== Work request ==
Wherever the string "synthesized" turns up in the data, copy the whole line.

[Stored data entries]
==> src/rtl/dram_req_buffer_if.sv <==
// Cache-side and backend-side handshake bundle for dram_req_buffer.
// slave = the buffer's view; master = the cache/backend view driving it.
interface dram_req_buffer_if #(
    parameter int ADDR_W = 27,
    parameter int DATA_W = 128
);
    logic              m_req_en;
    logic              m_req_cmd;
    logic [ADDR_W-1:0] m_req_addr;
    logic [DATA_W-1:0] m_req_data;
    logic              m_req_rdy;
    logic              m_rsp_en;
    logic [DATA_W-1:0] m_rsp_data;
    logic              m_rsp_rdy;
    logic              s_req_en;
    logic              s_req_cmd;
    logic [ADDR_W-1:0] s_req_addr;
    logic [DATA_W-1:0] s_req_data;
    logic              s_req_rdy;
    logic              s_rsp_en;
    logic [DATA_W-1:0] s_rsp_data;
    logic              s_rsp_rdy;

    modport slave (
        input  m_req_en, m_req_cmd, m_req_addr, m_req_data, m_rsp_rdy,
        input  s_req_rdy, s_rsp_en, s_rsp_data,
        output m_req_rdy, m_rsp_en, m_rsp_data,
        output s_req_en, s_req_cmd, s_req_addr, s_req_data, s_rsp_rdy
    );

    modport master (
        output m_req_en, m_req_cmd, m_req_addr, m_req_data, m_rsp_rdy,
        output s_req_rdy, s_rsp_en, s_rsp_data,
        input  m_req_rdy, m_rsp_en, m_rsp_data,
        input  s_req_en, s_req_cmd, s_req_addr, s_req_data, s_rsp_rdy
    );
endinterface

==> src/rtl/dram_req_buffer.sv <==
// Dual FWFT FIFOs: cache->backend commands, backend->cache read lines; 1-cycle push-to-head.
// rdy = not full; strobes into a full FIFO are dropped and latch the sticky overflow flag.
module dram_req_buffer #(
    parameter int REQ_DEPTH = 4,
    parameter int RSP_DEPTH = 4,
    parameter int ADDR_W    = 27,
    parameter int DATA_W    = 128
) (
    input  logic               clk,
    input  logic               reset,
    dram_req_buffer_if.slave   bus,
    output logic               overflow
);
    localparam int REQ_AW = $clog2(REQ_DEPTH);
    localparam int RSP_AW = $clog2(RSP_DEPTH);
    localparam logic [REQ_AW:0] REQ_FULL = (REQ_AW+1)'(REQ_DEPTH);
    localparam logic [RSP_AW:0] RSP_FULL = (RSP_AW+1)'(RSP_DEPTH);

    typedef struct packed {
        logic              cmd;
        logic [ADDR_W-1:0] addr;
        logic [DATA_W-1:0] data;
    } req_t;

    req_t              req_mem_q [REQ_DEPTH];
    logic [DATA_W-1:0] rsp_mem_q [RSP_DEPTH];

    logic [REQ_AW-1:0] req_wptr_q, req_wptr_d, req_rptr_q, req_rptr_d;
    logic [REQ_AW:0]   req_cnt_q, req_cnt_d;
    logic [RSP_AW-1:0] rsp_wptr_q, rsp_wptr_d, rsp_rptr_q, rsp_rptr_d;
    logic [RSP_AW:0]   rsp_cnt_q, rsp_cnt_d;
    logic              overflow_q, overflow_d;

    logic req_full, req_empty, rsp_full, rsp_empty;
    logic req_push, req_pop, rsp_push, rsp_pop;
    req_t req_head;

    assign req_full  = (req_cnt_q == REQ_FULL);
    assign req_empty = (req_cnt_q == '0);
    assign rsp_full  = (rsp_cnt_q == RSP_FULL);
    assign rsp_empty = (rsp_cnt_q == '0);

    assign req_push = bus.m_req_en && !req_full;
    assign req_pop  = bus.s_req_rdy && !req_empty;
    assign rsp_push = bus.s_rsp_en && !rsp_full;
    assign rsp_pop  = bus.m_rsp_rdy && !rsp_empty;

    always_comb begin
        req_wptr_d = req_wptr_q;
        req_rptr_d = req_rptr_q;
        req_cnt_d  = req_cnt_q;
        rsp_wptr_d = rsp_wptr_q;
        rsp_rptr_d = rsp_rptr_q;
        rsp_cnt_d  = rsp_cnt_q;
        // A strobe against a full FIFO is lost, so the flag records it until reset.
        overflow_d = overflow_q | (bus.m_req_en & req_full) | (bus.s_rsp_en & rsp_full);

        if (req_push) req_wptr_d = req_wptr_q + 1'b1;
        if (req_pop)  req_rptr_d = req_rptr_q + 1'b1;
        if (req_push && !req_pop)      req_cnt_d = req_cnt_q + 1'b1;
        else if (!req_push && req_pop) req_cnt_d = req_cnt_q - 1'b1;

        if (rsp_push) rsp_wptr_d = rsp_wptr_q + 1'b1;
        if (rsp_pop)  rsp_rptr_d = rsp_rptr_q + 1'b1;
        if (rsp_push && !rsp_pop)      rsp_cnt_d = rsp_cnt_q + 1'b1;
        else if (!rsp_push && rsp_pop) rsp_cnt_d = rsp_cnt_q - 1'b1;
    end

    always_ff @(posedge clk) begin
        if (reset) begin
            req_wptr_q <= '0;
            req_rptr_q <= '0;
            req_cnt_q  <= '0;
            rsp_wptr_q <= '0;
            rsp_rptr_q <= '0;
            rsp_cnt_q  <= '0;
            overflow_q <= 1'b0;
        end else begin
            req_wptr_q <= req_wptr_d;
            req_rptr_q <= req_rptr_d;
            req_cnt_q  <= req_cnt_d;
            rsp_wptr_q <= rsp_wptr_d;
            rsp_rptr_q <= rsp_rptr_d;
            rsp_cnt_q  <= rsp_cnt_d;
            overflow_q <= overflow_d;
        end
    end

    // Storage is not reset; the zeroed counts keep stale entries unreachable.
    always_ff @(posedge clk) begin
        if (!reset && req_push)
            req_mem_q[req_wptr_q] <= '{cmd: bus.m_req_cmd, addr: bus.m_req_addr, data: bus.m_req_data};
        if (!reset && rsp_push)
            rsp_mem_q[rsp_wptr_q] <= bus.s_rsp_data;
    end

    assign req_head = req_empty ? '0 : req_mem_q[req_rptr_q];

    assign bus.m_req_rdy  = !req_full;
    assign bus.s_rsp_rdy  = !rsp_full;
    assign bus.s_req_en   = !req_empty;
    assign bus.m_rsp_en   = !rsp_empty;
    assign bus.s_req_cmd  = req_head.cmd;
    assign bus.s_req_addr = req_head.addr;
    assign bus.s_req_data = req_head.data;
    assign bus.m_rsp_data = rsp_empty ? '0 : rsp_mem_q[rsp_rptr_q];
    assign overflow       = overflow_q;
endmodule

==> src/flat_wrapper.sv <==
// flat-port wrapper written by rule: the top's interface ports become plain ports
module dram_req_buffer_flat 
#(
    parameter int REQ_DEPTH = 4,
    parameter int RSP_DEPTH = 4,
    parameter int ADDR_W    = 27,
    parameter int DATA_W    = 128
)
  (clk, reset, overflow, bus_m_req_en, bus_m_req_cmd, bus_m_req_addr, bus_m_req_data, bus_m_rsp_rdy, bus_s_req_rdy, bus_s_rsp_en, bus_s_rsp_data, bus_m_req_rdy, bus_m_rsp_en, bus_m_rsp_data, bus_s_req_en, bus_s_req_cmd, bus_s_req_addr, bus_s_req_data, bus_s_rsp_rdy);
  dram_req_buffer_if #(.ADDR_W(ADDR_W), .DATA_W(DATA_W)) bus_i ();
  input  logic clk;
  input  logic reset;
  output logic overflow;
  input wire logic [$bits(bus_i.m_req_en)-1:0] bus_m_req_en;
  input wire logic [$bits(bus_i.m_req_cmd)-1:0] bus_m_req_cmd;
  input wire logic [$bits(bus_i.m_req_addr)-1:0] bus_m_req_addr;
  input wire logic [$bits(bus_i.m_req_data)-1:0] bus_m_req_data;
  input wire logic [$bits(bus_i.m_rsp_rdy)-1:0] bus_m_rsp_rdy;
  input wire logic [$bits(bus_i.s_req_rdy)-1:0] bus_s_req_rdy;
  input wire logic [$bits(bus_i.s_rsp_en)-1:0] bus_s_rsp_en;
  input wire logic [$bits(bus_i.s_rsp_data)-1:0] bus_s_rsp_data;
  output wire logic [$bits(bus_i.m_req_rdy)-1:0] bus_m_req_rdy;
  output wire logic [$bits(bus_i.m_rsp_en)-1:0] bus_m_rsp_en;
  output wire logic [$bits(bus_i.m_rsp_data)-1:0] bus_m_rsp_data;
  output wire logic [$bits(bus_i.s_req_en)-1:0] bus_s_req_en;
  output wire logic [$bits(bus_i.s_req_cmd)-1:0] bus_s_req_cmd;
  output wire logic [$bits(bus_i.s_req_addr)-1:0] bus_s_req_addr;
  output wire logic [$bits(bus_i.s_req_data)-1:0] bus_s_req_data;
  output wire logic [$bits(bus_i.s_rsp_rdy)-1:0] bus_s_rsp_rdy;
  assign bus_i.m_req_en = bus_m_req_en;
  assign bus_i.m_req_cmd = bus_m_req_cmd;
  assign bus_i.m_req_addr = bus_m_req_addr;
  assign bus_i.m_req_data = bus_m_req_data;
  assign bus_i.m_rsp_rdy = bus_m_rsp_rdy;
  assign bus_i.s_req_rdy = bus_s_req_rdy;
  assign bus_i.s_rsp_en = bus_s_rsp_en;
  assign bus_i.s_rsp_data = bus_s_rsp_data;
  assign bus_m_req_rdy = bus_i.m_req_rdy;
  assign bus_m_rsp_en = bus_i.m_rsp_en;
  assign bus_m_rsp_data = bus_i.m_rsp_data;
  assign bus_s_req_en = bus_i.s_req_en;
  assign bus_s_req_cmd = bus_i.s_req_cmd;
  assign bus_s_req_addr = bus_i.s_req_addr;
  assign bus_s_req_data = bus_i.s_req_data;
  assign bus_s_rsp_rdy = bus_i.s_rsp_rdy;
  dram_req_buffer #(.REQ_DEPTH(REQ_DEPTH), .RSP_DEPTH(RSP_DEPTH), .ADDR_W(ADDR_W), .DATA_W(DATA_W)) u_core (.clk(clk), .reset(reset), .bus(bus_i), .overflow(overflow));
endmodule
==> config.mk <==
export PLATFORM = sky130hd
export DESIGN_NAME = dram_req_buffer_flat
export DESIGN_NICKNAME = d
export VERILOG_FILES = /design/src/rtl/dram_req_buffer_if.sv /design/src/rtl/dram_req_buffer.sv /design/src/flat_wrapper.sv
export SDC_FILE = /design/constraint.sdc
export NUM_CORES = 1
export LEC_CHECK = 0
export BUFFER_PORTS_ARGS = -buffer_cell sky130_fd_sc_hd__clkbuf_2
export CAP_MARGIN = 20
export CORE_ASPECT_RATIO = 0.8
export CORE_MARGIN = 3
export CORE_UTILIZATION = 25
export CTS_CLUSTER_SIZE = 8
export DETAILED_ROUTE_END_ITERATION = 7
export GPL_ROUTABILITY_DRIVEN = 0
export PLACE_DENSITY = 0.52
export SYNTH_ARGS = -nofsm -noshare
export SYNTH_HDL_FRONTEND = slang
export SYNTH_SLANG_ARGS = --single-unit
export TNS_END_PERCENT = 100
==> constraint.sdc <==
create_clock -name clk -period 13.41 [get_ports clk]
set_input_delay 1.341 -clock clk [delete_from_list [all_inputs] [get_ports clk]]
set_output_delay 1.341 -clock clk [all_outputs]
set_load 0.1 [all_outputs]
==> results of run 1 <==
==> final cells by class <==
cell class / instances / area share, %
Sequential cell: 1155 / 64.0
Multi-Input combinational cell: 641 / 16.4
Clock buffer: 180 / 7.76
Timing Repair Buffer: 608 / 5.92
Tap cell: 2277 / 5.28
Clock inverter: 16 / 0.545
Antenna cell: 14 / 0.0650
Inverter: 8 / 0.0557
==> cell usage in the layout, fill, tap and decap left out, drive strengths merged <==
| master | instances |
|---|---|
| o311ai | 2 |
| edfxtp | 1136 |
| fa | 2 |
| or3 | 4 |
| buf | 30 |
| clkinvlp | 1 |
| ha | 10 |
| nor3b | 8 |
| mux2i | 4 |
| nand2 | 2 |
| nand2b | 4 |
| mux4 | 284 |
| o31ai | 2 |
| xor2 | 8 |
| a31oi | 1 |
| clkinv | 6 |
| inv | 17 |
| nand3 | 1 |
| nor2 | 16 |
| mux2 | 2 |
| clkbuf | 758 |
| o21ai | 2 |
| diode | 14 |
| and2 | 284 |
| a21oi | 3 |
| or3b | 2 |
| dfxtp | 19 |
==> worst max-delay path, stage by stage (launching register included) <==
cell                       delay [ns]
sky130_fd_sc_hd__dfxtp_4         0.63
sky130_fd_sc_hd__buf_4           0.83
sky130_fd_sc_hd__buf_12          0.52
sky130_fd_sc_hd__mux4_2          0.60
sky130_fd_sc_hd__and2_1          0.20
sky130_fd_sc_hd__clkbuf_2        0.39
==> state kept, by name, indices dropped and copies added, names as in the netlist, named ones only <==
signal	flops
u_core.req_mem_q	624
u_core.rsp_mem_q	512
u_core.req_cnt_q	3
u_core.rsp_cnt_q	3
u_core.req_rptr_q	2
u_core.req_wptr_q	2
u_core.rsp_rptr_q	2
u_core.rsp_wptr_q	2
u_core.overflow	1
==> worst paths after layout <==
check,endpoint,slack [ns],startpoint,depth (start not counted)
max,bus_s_req_data[64],7.79,flop,5
min,u_core.req_wptr_q[1],0.52,u_core.req_wptr_q[1],2
min reg2reg,u_core.req_wptr_q[1],0.52,u_core.req_wptr_q[1],2
max reg2reg,u_core.rsp_mem_q[3][84],9.85,u_core.rsp_cnt_q[0],6
==> metal layers <==
metal  track usage, %  up-vias  wire length, um
met4             3.52       20             2480
met3             4.38      186             8120
li1                 -     9118                -
met1             13.3    10800            40500
met5                0        -              137
met2             18.9      562            52200
==> cells by family (layout without fill, tap and decap cells) <==
family	count (synthesis)	in the layout	synth area share (%)
fa+ha+maj	12	12	0.376
flops	1155	1155	78.5
compound gates	10	10	0.145
simple gates	321	321	4.51
mux	290	290	14.7
xor+xnor	8	8	0.159
buf+inv	105	812	1.59
other cells	0	14	0
==> metrics by stage <==
stage,utilization (%),area [um2],cells,hold slack [ns],setup TNS [ns]
6_report,31.1,53900,4899,0.522,0
5_1_grt,31.1,53900,4891,0.568,0
4_1_cts,31.1,53900,4885,0.525,0
3_5_place_dp,28.5,49400,4689,0.518,0
3_3_place_gp,28.5,49400,4689,0.514,0
2_1_floorplan,-,43900,1901,0.482,-335.89
==> summary.log, run 1 <==
[status] run status completed
[clock_network] insertion delay to the later sink of the worst-skew pair 0.78 ns
[global_route] initial antenna violation count 29
[synthesis] Yosys cell types 29
[clock_network] maximum buffer depth of the clock tree 3
[clock_network] sink count of the clock tree 1155
[timing] worst slew slack as a fraction of its limit 28.9%
[timing] period utilisation layout 41.9%
[synthesis] top post-synthesis cells by area sky130_fd_sc_hd__edfxtp_1 (78%), sky130_fd_sc_hd__mux4_2 (15%), sky130_fd_sc_hd__and2_1 (4.0%)
[synthesis] area share of the leading cell type in the synthesized netlist 77.6%
[setup_path] Critical Path End Type primary output
[layout] Layout fillers 16700
[timing] RSZ-0062 raised after global routing false
[global_route] wire length of the first global-routing pass 151 mm
[setup_path] Req. time, crit path 12.07 ns
[clock_network] number of setup buffers added after CTS 0
[timing] setup violators final 0
[detailed_routing] Detailed Routing Iterations Pass 1 6
[clock_network] number of clock buffers inserted by TritonCTS 163
[floorplanning] die height 381 um
[place] worst slack, placed 8.47 ns
[place] estimated wirelength of the detail-placed design 62.5 mm
[layout] Storage cell area 0.0345 mm2
[layout] growth of design area from synthesis to finish 22.7%
[synthesis] Gate Count Post-Synth 1901
[floorplanning] Ports 579
[floorplanning] effective utilization at floorplan 25.4%
[global_route] Tot GR Track Use 11.3%
[timing] slew at the pin closest to its max-slew limit 1.07 ns
[synthesis] most repeated cell in the gate-level netlist after synthesis sky130_fd_sc_hd__edfxtp_1
[clock_network] number of gates given a new drive strength after cts 0
[synthesis] cell type with the highest aggregate area in the netlist sky130_fd_sc_hd__edfxtp_1
[clock_network] clock transition at the registers of the reported paths 0.05 ns
[synthesis] Ys Warns 0
[place] IO buf count 578
[layout] area taken by multi-input logic gates 0.00881 mm2
[floorplanning] die footprint 0.181 mm2
[setup_path] critical path class reg -> out
[clock_network] H-tree depth 4
[detailed_routing] DRC violation count after routing 0
[timing] worst-case clock skew 0.0481 ns
[synthesis] count of flip-flops with a built-in enable after synthesis 1136
[floorplanning] core region area 0.173 mm2
[clock_network] post-cts hold buffer count 0
[synthesis] prevailing post-synth register cell sky130_fd_sc_hd__edfxtp_1
[floorplanning] number of placement rows 136
[run] max-cap violation count 0
[global_route] largest net degree at the start of global routing 138
[synthesis] Synth Register Bits 1155
[timing] Achievable Freq 178 MHz
[clock_network] clock tree from TritonCTS done
[detailed_routing] Routed WL 103 mm
[timing] setup ws final 7.79 ns
[floorplanning] Chip Width 475 um
[synthesis] mean instance size in the synthesized netlist 23.1 um2
[global_route] Overflow after GRT 0
[detailed_routing] total number of vias 20700
[setup_path] Arrival @ worst endpoint 4.28 ns
[detailed_routing] Vias/cell 4.22
[synthesis] share of synthesized area occupied by flip-flops and latches 78.5%
[synthesis] asr flop ratio synth 0%
[detailed_routing] number of nets still failing antenna checks after routing 0
[timing] count of pins over their slew limit 0
[setup_path] crit start category flop
[timing] Final Hold Violating Endpoints 0
[setup_path] Worst Path Max Fanout 93
[synthesis] most frequent cells after synthesis sky130_fd_sc_hd__edfxtp_1 (1136), sky130_fd_sc_hd__and2_1 (284), sky130_fd_sc_hd__mux4_2 (284)
[synthesis] summed instance area of the synthesized netlist 0.0439 mm2
[global_route] vias in the first global route 22100
[layout] number of nets in the layout 2879
[timing] final period demand of the worst path 5.62 ns
[detailed_routing] number of violations reported at the end of detailed-routing iteration 0 1236
[layout] fraction of final layout cells sized beyond drive strength 1 41.8%
[synthesis] number of nets produced by synthesis 2203
[min_path] HP Class reg -> reg
[clock_network] master cell of the clock root buffer sky130_fd_sc_hd__clkbuf_16
[detailed_routing] wire length per cell after detailed routing 21.1 um
Power of run 1 is not shown: default switching activity piles up to over one toggle a cycle in this logic, so the estimate is an artifact.
==> inputs of run 2 (changes only) <==
Settings changed: PLACE_DENSITY 0.52 to 0.51.
Clock period 13.41 ns to 5.8 ns, I/O delays scaled along.
==> run 2 against run 1 <==
Final cell count is 6.0% higher; hold slack worse by 0.43 ns; non-clock buffer count is 286 higher; clock-buffer cell count is 3 higher.
==> summary.log, run 2 (synthesis results as in run 1) <==
[setup_path] critical path class reg -> out
[timing] RSZ-0062 raised after global routing false
[detailed_routing] number of violations reported at the end of detailed-routing iteration 0 1415 [+14%]
[detailed_routing] Vias/cell 4.21 [-0.22%]
[timing] worst-case clock skew 0.0368 ns [-0.0113 ns]
[timing] setup violators final 0 [unchanged]
[clock_network] H-tree depth 4 [unchanged]
[setup_path] Critical Path End Type primary output
[setup_path] standard cell with the maximum stage delay on the critical path sky130_fd_sc_hd__dfxtp_4
[floorplanning] effective utilization at floorplan 25.4% [unchanged]
[global_route] largest net degree at the start of global routing 132 [-4.3%]
[clock_network] insertion delay to the later sink of the worst-skew pair 0.78 ns [about the same]
[timing] worst slew slack as a fraction of its limit 23.7% [-5.2 points]
[setup_path] number of cell instances on the worst register-to-register path 4 [-2]
[floorplanning] die height 381 um [unchanged]
[detailed_routing] total number of vias 21900 [+5.8%]
[place] IO buf count 578 [unchanged]
[timing] count of pins over their slew limit 0 [unchanged]
[setup_path] worst stage delay on the critical path 0.88 ns [+0.05 ns]
[status] run status completed
[timing] slew at the pin closest to its max-slew limit 1.15 ns [+0.0783 ns]
[layout] commonest cells after routing, fill and taps aside sky130_fd_sc_hd__edfxtp_1 (1136), sky130_fd_sc_hd__clkbuf_2 (578), sky130_fd_sc_hd__mux4_2 (284), sky130_fd_sc_hd__and2_1 (284), sky130_fd_sc_hd__dlygate4sd3_1 (280)
[floorplanning] Ports 579 [unchanged]
[timing] final-layout setup total negative slack 0 ns [unchanged]
[layout] most frequent standard cell in the layout excluding fill and tap cells sky130_fd_sc_hd__edfxtp_1
[timing] Achievable Freq 253 MHz
[floorplanning] core region area 0.173 mm2 [unchanged]
[global_route] vias in the first global route 23800 [+7.6%]
[detailed_routing] Routed WL 106 mm [+2.0%]
[timing] period utilisation layout 68.3%
[clock_network] number of clock buffers inserted by TritonCTS 165 [+1.2%]
[floorplanning] number of placement rows 136 [unchanged]
[min_path] HP Class in -> reg
[clock_network] master cell of the clock root buffer sky130_fd_sc_hd__clkbuf_16
[layout] number of flip-flops in the largest register 624 [unchanged]
[clock_network] number of gates given a new drive strength after cts 0 [unchanged]
[clock_network] sink count of the clock tree 1155 [unchanged]
[setup_path] worst reg2reg path startpoint u_core.req_cnt_q[0]
[layout] number of nets in the layout 3167 [+10%]
[detailed_routing] Detailed Routing Iterations Pass 1 5 [-1]
[setup_path] CP cell instances buf_4 -> mux4_2 -> and2_1 -> clkbuf_2
[timing] final period demand of the worst path 3.96 ns
[global_route] initial antenna violation count 19 [-34%]
[layout] Most flops, register u_core.req_mem_q
[setup_path] Worst Path Max Fanout 34 [-63%]
[setup_path] Arrival @ worst endpoint 3.38 ns [-0.90 ns]
[timing] Final Hold Violating Endpoints 0 [unchanged]
[detailed_routing] wire length per cell after detailed routing 20.3 um [-3.8%]
[layout] Top Registers u_core.req_mem_q (624), u_core.rsp_mem_q (512)
[place] estimated wirelength of the detail-placed design 63.2 mm [+1.2%]
[setup_path] flop2flop setup slack 3.05 ns [-6.80 ns]
[setup_path] sum of buffers and inverters on the critical path 2 [-1]
[setup_path] crit start category flop
[detailed_routing] number of nets still failing antenna checks after routing 0 [unchanged]
[clock_network] clock tree from TritonCTS done
[layout] growth of design area from synthesis to finish 29.7%
[setup_path] number of cells on the critical path 4 [-1]
[floorplanning] Chip Width 475 um [unchanged]
[min_path] Hold Path Depth 1 [-1]
[global_route] Overflow after GRT 0 [unchanged]
[clock_network] clock transition at the registers of the reported paths 0.05 ns [about the same]
[global_route] wire length of the first global-routing pass 157 mm [+3.9%]
[clock_network] maximum buffer depth of the clock tree 3 [unchanged]
[setup_path] dominant delay contributor by cell family on the critical path buffers and inverters
[setup_path] worst reg2reg path endpoint u_core.req_mem_q[0][72]
[layout] fraction of final layout cells sized beyond drive strength 1 38.0% [-3.8 points]
[detailed_routing] DRC violation count after routing 0 [unchanged]
[setup_path] crit path to bus_m_rsp_data[20]
[global_route] Tot GR Track Use 11.5% [+0.26 points]
[floorplanning] die footprint 0.181 mm2 [unchanged]
[run] max-cap violation count 0 [unchanged]
[setup_path] Req. time, crit path 5.22 ns [-6.85 ns]
run 2: cell count changes in the layout (fill, tap and decap cells not counted), sizes merged:
cell,previous run,this run
clkbuf,758,761
dlygate4sd3,0,280
buf,30,36
inv,17,13
clkinv,6,10
diode,14,18
clkinvlp,1,3
run 2: area by class of cell:
class / count / area, um2
fillers: 16600 / 116000
flip-flops and latches: 1155 / 34500
multi-input cells: 641 / 8840
repair buffers: 894 / 6150
clock buffers: 183 / 4240
well taps: 2277 / 2850
clock inverters: 18 / 323
diodes: 18 / 45.0
inverters: 8 / 30.0
run 2: what timing repair did:
action | in CTS | in global routing
setup endpoints to repair | 0 | 0
hold endpoints to repair | 1117 | 0
hold buffers | 280 | 0
buffers inserted | 0 | 0
run 2: through the flow:
stage	cell area [um2]	instances	setup WS, ns	hold slack [ns]	util [%]
2_1_floorplan	44000	1901	-1.25	0.482	-
3_3_place_gp	49600	4695	2.51	0.509	28.6
3_5_place_dp	49600	4695	2.43	0.507	28.6
4_1_cts	56900	5176	1.59	0.00461	32.9
5_1_grt	57000	5186	1.50	0.00767	32.9
6_report	57000	5194	1.84	0.0902	32.9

== Task output ==
[synthesis] area share of the leading cell type in the synthesized netlist 77.6%
[synthesis] mean instance size in the synthesized netlist 23.1 um2
[synthesis] share of synthesized area occupied by flip-flops and latches 78.5%
[synthesis] summed instance area of the synthesized netlist 0.0439 mm2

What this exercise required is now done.